START DATA EXTRACT

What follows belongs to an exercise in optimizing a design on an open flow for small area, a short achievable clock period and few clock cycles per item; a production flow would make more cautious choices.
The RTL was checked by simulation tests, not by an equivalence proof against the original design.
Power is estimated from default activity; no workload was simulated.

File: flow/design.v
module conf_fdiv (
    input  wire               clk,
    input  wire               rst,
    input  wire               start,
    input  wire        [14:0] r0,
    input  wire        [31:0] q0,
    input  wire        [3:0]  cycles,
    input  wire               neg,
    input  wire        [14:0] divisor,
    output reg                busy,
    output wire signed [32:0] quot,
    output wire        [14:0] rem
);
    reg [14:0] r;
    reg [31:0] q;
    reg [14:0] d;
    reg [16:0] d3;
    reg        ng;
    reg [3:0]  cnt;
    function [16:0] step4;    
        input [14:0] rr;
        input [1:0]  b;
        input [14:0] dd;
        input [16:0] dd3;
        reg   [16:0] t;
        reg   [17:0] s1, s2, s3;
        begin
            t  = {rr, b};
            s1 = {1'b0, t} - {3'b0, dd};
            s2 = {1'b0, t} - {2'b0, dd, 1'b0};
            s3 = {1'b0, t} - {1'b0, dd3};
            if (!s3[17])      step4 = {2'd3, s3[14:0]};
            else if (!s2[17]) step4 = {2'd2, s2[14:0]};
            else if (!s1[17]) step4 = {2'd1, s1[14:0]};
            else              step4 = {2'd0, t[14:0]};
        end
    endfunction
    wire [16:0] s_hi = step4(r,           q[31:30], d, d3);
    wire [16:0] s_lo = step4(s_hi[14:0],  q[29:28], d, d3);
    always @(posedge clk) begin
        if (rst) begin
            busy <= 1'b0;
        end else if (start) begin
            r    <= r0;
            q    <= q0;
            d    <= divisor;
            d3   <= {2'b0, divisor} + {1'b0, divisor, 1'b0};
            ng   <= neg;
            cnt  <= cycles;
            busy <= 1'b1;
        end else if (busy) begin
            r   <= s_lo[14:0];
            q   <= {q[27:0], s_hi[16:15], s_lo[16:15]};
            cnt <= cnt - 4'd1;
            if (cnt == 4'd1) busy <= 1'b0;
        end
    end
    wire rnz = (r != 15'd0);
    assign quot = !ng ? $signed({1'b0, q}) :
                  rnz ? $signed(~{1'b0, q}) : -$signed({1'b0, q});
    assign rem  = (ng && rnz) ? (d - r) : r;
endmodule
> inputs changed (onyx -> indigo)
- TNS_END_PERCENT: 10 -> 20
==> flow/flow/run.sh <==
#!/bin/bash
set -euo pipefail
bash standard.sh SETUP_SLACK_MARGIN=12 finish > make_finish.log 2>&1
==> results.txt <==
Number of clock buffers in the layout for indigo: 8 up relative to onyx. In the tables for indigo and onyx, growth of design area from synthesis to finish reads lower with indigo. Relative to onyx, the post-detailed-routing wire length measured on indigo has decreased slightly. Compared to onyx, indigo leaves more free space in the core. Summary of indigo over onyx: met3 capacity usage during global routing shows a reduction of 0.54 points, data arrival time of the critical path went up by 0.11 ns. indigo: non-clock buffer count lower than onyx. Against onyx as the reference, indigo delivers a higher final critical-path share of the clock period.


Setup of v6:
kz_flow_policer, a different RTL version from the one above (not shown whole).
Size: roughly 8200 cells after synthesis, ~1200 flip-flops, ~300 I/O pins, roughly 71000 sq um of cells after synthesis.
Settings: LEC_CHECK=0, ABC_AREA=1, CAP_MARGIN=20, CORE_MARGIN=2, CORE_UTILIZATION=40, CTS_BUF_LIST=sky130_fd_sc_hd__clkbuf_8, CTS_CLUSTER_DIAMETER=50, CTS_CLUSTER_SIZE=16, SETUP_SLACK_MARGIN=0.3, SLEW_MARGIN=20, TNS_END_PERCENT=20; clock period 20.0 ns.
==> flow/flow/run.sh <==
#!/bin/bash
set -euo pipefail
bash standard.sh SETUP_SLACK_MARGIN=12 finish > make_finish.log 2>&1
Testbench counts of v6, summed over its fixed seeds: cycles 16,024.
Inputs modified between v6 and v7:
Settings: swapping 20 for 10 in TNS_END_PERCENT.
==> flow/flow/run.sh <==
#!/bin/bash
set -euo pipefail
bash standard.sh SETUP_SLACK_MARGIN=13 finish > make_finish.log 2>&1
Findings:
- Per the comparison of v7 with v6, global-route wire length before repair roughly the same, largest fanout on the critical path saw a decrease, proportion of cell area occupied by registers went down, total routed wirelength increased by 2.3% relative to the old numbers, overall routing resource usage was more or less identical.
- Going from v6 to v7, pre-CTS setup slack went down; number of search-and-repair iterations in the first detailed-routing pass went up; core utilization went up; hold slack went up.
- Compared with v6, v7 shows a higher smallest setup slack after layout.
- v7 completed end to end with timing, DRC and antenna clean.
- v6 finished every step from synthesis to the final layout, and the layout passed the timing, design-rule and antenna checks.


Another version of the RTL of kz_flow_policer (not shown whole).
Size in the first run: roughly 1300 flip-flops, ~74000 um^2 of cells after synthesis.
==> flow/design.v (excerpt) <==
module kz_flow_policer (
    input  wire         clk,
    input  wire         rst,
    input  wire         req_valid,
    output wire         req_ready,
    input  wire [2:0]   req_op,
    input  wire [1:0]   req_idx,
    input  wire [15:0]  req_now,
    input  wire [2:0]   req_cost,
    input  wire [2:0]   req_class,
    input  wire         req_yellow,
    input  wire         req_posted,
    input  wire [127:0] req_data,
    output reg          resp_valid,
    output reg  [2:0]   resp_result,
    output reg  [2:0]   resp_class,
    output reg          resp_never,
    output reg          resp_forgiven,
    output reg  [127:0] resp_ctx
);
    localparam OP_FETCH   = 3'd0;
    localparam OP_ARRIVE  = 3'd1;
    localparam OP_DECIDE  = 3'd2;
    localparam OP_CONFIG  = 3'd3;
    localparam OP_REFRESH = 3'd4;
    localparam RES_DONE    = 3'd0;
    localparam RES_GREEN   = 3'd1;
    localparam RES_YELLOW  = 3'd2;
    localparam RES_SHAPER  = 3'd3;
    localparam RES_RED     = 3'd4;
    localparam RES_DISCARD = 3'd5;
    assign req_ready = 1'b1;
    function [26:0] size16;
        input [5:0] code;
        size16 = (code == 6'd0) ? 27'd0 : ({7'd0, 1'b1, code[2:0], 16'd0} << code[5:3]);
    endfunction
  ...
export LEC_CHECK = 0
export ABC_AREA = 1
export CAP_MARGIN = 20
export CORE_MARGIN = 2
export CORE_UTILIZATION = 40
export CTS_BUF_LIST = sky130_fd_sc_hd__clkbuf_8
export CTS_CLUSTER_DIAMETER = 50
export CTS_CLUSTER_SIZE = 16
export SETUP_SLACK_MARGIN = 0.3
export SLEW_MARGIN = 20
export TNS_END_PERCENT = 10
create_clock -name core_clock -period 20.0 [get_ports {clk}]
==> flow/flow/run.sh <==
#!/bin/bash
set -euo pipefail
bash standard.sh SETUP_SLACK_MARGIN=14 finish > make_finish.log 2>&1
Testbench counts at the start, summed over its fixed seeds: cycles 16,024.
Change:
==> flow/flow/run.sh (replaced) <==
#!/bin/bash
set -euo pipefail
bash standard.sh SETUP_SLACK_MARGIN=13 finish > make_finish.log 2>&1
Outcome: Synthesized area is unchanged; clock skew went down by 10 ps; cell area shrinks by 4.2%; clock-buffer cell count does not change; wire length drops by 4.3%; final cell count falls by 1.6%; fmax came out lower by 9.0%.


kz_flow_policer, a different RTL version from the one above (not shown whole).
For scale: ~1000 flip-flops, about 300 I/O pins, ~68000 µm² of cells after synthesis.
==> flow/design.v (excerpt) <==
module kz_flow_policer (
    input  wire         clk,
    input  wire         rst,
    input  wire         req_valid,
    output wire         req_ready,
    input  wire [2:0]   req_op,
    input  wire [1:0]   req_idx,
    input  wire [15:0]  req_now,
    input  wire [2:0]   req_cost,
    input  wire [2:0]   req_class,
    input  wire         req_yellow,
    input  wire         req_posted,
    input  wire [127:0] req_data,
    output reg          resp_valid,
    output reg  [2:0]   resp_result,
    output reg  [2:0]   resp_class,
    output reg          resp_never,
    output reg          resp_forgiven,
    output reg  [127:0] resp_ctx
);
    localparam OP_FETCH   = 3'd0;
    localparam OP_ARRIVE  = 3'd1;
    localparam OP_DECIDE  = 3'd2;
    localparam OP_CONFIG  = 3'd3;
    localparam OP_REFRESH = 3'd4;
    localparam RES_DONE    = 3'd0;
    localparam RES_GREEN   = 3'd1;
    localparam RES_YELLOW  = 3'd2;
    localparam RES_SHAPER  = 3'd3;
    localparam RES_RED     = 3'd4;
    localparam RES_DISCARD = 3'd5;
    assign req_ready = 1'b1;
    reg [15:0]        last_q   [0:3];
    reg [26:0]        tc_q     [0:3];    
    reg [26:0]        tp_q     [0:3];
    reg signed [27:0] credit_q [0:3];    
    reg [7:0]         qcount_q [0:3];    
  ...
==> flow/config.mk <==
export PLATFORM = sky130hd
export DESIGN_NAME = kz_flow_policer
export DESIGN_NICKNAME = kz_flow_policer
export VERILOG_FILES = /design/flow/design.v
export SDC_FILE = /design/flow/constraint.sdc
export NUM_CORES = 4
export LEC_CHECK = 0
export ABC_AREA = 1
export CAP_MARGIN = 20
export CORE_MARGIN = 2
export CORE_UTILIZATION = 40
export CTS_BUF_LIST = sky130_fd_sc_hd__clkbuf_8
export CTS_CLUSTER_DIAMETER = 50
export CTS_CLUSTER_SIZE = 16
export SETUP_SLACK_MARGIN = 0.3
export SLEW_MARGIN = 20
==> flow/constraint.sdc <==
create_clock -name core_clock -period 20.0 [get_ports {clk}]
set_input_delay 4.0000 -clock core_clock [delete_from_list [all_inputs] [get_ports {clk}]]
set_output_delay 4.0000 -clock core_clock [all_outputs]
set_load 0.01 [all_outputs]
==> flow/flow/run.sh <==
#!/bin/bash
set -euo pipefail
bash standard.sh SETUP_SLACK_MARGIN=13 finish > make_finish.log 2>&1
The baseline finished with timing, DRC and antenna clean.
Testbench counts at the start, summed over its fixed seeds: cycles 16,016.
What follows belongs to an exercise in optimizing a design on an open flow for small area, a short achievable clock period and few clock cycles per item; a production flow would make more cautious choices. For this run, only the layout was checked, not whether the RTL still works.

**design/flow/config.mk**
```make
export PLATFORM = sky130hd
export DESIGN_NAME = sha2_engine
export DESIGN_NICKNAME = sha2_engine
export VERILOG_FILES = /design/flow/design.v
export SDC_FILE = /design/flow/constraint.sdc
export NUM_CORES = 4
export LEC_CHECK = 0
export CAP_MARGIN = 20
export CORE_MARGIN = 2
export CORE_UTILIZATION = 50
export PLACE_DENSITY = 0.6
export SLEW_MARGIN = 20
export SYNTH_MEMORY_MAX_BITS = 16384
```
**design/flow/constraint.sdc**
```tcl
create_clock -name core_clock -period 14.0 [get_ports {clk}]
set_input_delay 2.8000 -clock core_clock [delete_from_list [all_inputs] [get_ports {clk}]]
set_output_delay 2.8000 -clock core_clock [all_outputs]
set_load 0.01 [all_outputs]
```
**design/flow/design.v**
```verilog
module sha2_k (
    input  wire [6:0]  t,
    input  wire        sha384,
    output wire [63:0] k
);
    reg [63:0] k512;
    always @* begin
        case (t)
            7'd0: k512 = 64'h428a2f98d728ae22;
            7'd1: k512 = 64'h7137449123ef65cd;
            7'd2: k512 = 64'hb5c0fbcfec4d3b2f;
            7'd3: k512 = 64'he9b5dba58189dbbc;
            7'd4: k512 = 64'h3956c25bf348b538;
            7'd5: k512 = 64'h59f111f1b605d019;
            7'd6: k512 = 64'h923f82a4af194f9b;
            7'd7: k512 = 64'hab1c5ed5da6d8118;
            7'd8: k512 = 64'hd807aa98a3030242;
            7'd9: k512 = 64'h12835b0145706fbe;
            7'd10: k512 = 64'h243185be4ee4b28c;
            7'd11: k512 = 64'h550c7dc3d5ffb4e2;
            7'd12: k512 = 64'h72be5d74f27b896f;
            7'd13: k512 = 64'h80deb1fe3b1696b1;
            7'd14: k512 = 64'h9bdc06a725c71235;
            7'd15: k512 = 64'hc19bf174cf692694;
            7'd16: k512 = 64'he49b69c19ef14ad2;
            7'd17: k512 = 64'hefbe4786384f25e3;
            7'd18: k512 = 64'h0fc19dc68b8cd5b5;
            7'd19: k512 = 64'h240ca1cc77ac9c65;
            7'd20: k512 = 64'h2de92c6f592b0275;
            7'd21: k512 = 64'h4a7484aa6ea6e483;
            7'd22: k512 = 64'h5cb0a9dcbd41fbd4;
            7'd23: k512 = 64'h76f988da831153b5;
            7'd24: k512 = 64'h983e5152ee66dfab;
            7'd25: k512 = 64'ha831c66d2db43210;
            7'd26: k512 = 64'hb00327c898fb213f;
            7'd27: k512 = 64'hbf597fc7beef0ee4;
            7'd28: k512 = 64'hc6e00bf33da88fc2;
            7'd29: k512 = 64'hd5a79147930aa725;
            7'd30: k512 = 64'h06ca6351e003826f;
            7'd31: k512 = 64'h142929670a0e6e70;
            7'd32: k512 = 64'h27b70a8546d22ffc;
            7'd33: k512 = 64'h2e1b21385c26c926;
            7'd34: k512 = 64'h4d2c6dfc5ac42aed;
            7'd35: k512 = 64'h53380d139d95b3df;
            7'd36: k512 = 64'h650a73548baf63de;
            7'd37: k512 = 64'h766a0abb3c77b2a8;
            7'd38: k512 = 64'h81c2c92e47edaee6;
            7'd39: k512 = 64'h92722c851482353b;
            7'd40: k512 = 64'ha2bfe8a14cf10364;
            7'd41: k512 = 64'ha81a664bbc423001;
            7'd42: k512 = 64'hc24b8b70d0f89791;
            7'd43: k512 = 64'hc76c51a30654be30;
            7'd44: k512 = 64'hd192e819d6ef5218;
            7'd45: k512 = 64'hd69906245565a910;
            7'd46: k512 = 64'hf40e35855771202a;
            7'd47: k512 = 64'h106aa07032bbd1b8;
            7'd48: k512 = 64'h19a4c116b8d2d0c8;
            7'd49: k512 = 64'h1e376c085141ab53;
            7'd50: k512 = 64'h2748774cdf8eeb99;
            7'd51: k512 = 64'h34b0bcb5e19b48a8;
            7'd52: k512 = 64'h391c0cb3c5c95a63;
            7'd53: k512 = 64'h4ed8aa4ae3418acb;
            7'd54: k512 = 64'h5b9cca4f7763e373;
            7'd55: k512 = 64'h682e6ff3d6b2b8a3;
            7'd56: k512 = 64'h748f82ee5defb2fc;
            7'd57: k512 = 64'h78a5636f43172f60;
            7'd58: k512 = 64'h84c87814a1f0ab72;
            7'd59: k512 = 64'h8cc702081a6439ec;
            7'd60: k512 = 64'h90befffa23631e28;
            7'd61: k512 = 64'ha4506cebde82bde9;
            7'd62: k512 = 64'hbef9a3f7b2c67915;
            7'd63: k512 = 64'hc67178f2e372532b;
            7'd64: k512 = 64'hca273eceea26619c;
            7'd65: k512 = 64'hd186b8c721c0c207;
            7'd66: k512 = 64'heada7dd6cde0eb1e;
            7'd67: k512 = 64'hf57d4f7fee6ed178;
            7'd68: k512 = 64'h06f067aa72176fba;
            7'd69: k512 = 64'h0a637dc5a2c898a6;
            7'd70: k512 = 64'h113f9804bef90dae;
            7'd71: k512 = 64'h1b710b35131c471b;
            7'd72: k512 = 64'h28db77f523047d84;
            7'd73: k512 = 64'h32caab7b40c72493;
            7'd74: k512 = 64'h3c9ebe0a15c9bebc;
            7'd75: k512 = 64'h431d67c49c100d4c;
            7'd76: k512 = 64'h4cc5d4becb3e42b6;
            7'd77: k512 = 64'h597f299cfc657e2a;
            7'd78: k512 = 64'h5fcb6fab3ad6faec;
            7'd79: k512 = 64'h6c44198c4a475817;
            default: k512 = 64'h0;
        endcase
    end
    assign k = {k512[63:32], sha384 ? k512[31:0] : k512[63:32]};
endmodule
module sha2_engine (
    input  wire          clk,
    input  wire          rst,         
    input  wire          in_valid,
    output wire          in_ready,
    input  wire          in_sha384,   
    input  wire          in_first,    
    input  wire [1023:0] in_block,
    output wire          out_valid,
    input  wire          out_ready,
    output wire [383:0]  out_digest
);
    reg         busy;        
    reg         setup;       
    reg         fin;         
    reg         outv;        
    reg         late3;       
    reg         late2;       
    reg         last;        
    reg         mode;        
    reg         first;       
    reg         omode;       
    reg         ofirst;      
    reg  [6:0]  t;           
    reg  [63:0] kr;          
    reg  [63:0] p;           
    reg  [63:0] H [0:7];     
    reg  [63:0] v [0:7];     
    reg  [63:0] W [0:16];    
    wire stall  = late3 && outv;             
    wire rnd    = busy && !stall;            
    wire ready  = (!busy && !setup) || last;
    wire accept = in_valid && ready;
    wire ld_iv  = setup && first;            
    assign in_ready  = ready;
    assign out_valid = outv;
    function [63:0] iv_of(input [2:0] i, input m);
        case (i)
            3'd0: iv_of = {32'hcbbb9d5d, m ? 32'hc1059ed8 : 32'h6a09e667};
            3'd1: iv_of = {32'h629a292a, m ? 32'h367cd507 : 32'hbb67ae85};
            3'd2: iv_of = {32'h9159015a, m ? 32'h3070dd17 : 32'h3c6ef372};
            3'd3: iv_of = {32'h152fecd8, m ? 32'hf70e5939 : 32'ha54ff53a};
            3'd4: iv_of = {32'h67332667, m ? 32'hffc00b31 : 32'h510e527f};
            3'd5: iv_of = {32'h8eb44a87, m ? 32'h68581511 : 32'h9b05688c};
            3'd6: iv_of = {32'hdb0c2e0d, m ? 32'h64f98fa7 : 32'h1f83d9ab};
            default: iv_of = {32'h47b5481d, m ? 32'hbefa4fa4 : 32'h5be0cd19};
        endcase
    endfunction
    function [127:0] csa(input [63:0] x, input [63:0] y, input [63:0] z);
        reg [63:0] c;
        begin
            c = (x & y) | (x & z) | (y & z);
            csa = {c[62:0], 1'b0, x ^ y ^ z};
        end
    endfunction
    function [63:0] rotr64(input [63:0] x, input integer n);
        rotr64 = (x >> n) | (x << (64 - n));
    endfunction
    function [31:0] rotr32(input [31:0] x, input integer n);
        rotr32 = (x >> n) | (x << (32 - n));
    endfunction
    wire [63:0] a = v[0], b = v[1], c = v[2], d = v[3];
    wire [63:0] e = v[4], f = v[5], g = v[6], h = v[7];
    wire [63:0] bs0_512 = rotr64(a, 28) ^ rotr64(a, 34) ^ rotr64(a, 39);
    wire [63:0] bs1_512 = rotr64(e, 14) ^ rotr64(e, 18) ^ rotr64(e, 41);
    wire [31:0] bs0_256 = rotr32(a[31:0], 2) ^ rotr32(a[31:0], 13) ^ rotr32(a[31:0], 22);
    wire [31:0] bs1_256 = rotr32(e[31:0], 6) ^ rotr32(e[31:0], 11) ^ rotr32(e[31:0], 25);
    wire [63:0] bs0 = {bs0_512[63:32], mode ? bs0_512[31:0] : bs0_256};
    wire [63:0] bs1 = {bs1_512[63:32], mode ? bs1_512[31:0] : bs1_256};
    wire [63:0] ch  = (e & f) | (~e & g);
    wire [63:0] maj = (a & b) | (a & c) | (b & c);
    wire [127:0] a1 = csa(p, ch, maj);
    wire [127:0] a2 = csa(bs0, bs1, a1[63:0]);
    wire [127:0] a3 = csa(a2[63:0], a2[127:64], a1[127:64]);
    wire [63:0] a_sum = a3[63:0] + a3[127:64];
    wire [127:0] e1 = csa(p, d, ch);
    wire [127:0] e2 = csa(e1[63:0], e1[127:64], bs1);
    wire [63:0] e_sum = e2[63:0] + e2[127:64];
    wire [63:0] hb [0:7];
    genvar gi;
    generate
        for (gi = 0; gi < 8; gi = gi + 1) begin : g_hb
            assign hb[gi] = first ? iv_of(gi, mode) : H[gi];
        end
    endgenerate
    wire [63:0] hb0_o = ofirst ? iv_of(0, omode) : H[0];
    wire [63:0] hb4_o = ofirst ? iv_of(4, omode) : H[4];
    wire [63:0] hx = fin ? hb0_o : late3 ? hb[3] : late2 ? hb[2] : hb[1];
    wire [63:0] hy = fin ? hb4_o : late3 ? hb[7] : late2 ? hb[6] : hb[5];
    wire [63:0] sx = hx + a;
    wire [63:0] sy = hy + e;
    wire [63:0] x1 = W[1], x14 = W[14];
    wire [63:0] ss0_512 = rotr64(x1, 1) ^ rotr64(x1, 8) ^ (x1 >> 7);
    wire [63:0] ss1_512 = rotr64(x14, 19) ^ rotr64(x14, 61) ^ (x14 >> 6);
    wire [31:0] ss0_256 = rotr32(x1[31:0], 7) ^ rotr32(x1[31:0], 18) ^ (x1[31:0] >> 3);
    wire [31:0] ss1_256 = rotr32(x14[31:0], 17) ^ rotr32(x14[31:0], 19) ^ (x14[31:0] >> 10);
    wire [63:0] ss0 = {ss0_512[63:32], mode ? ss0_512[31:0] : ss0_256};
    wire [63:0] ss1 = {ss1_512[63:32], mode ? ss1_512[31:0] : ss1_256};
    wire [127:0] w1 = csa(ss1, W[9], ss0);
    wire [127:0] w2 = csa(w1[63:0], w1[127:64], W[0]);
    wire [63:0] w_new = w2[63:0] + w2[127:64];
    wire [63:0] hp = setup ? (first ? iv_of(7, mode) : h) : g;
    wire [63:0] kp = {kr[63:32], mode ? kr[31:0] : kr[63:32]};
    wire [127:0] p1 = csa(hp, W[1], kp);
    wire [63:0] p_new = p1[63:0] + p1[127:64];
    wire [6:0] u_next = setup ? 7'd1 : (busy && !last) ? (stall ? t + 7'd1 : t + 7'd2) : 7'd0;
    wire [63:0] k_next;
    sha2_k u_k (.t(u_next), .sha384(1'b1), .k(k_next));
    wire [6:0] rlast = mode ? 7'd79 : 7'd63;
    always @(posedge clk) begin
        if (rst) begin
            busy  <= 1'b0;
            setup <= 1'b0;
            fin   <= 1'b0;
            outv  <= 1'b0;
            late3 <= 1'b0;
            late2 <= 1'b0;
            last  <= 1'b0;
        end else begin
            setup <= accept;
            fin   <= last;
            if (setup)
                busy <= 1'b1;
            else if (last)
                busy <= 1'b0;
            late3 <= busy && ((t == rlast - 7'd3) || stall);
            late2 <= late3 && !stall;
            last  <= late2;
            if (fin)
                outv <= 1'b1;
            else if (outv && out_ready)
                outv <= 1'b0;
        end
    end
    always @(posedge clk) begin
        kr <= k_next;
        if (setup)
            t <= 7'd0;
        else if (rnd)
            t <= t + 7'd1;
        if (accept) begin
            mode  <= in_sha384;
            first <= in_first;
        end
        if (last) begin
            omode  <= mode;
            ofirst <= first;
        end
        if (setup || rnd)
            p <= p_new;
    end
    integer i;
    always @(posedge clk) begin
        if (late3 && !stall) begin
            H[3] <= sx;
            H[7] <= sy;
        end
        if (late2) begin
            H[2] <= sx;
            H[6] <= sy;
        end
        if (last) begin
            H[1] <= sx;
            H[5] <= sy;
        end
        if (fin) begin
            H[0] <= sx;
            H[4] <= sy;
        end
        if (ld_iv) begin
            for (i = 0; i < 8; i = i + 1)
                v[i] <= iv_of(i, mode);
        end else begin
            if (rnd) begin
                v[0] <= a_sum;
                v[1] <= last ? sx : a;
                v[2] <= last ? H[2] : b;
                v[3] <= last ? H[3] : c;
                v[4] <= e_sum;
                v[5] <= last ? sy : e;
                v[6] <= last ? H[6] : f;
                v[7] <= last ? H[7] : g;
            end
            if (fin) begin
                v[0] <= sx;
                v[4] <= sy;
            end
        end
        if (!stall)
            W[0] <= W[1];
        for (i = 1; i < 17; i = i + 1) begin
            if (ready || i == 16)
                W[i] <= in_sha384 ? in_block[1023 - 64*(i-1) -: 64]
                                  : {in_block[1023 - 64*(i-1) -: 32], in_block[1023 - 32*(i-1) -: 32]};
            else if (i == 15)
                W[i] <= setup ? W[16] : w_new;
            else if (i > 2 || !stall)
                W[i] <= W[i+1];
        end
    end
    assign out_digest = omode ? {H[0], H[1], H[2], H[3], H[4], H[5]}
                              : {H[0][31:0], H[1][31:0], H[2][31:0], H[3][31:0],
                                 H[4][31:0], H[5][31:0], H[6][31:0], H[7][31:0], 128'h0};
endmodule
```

END DATA EXTRACT

• [WHAT TO PRODUCE]:
Please find every line in the records that contains the word "length", and copy it out.

• [EXERCISE ANSWER]:
Number of clock buffers in the layout for indigo: 8 up relative to onyx. In the tables for indigo and onyx, growth of design area from synthesis to finish reads lower with indigo. Relative to onyx, the post-detailed-routing wire length measured on indigo has decreased slightly. Compared to onyx, indigo leaves more free space in the core. Summary of indigo over onyx: met3 capacity usage during global routing shows a reduction of 0.54 points, data arrival time of the critical path went up by 0.11 ns. indigo: non-clock buffer count lower than onyx. Against onyx as the reference, indigo delivers a higher final critical-path share of the clock period.
- Per the comparison of v7 with v6, global-route wire length before repair roughly the same, largest fanout on the critical path saw a decrease, proportion of cell area occupied by registers went down, total routed wirelength increased by 2.3% relative to the old numbers, overall routing resource usage was more or less identical.
Outcome: Synthesized area is unchanged; clock skew went down by 10 ps; cell area shrinks by 4.2%; clock-buffer cell count does not change; wire length drops by 4.3%; final cell count falls by 1.6%; fmax came out lower by 9.0%.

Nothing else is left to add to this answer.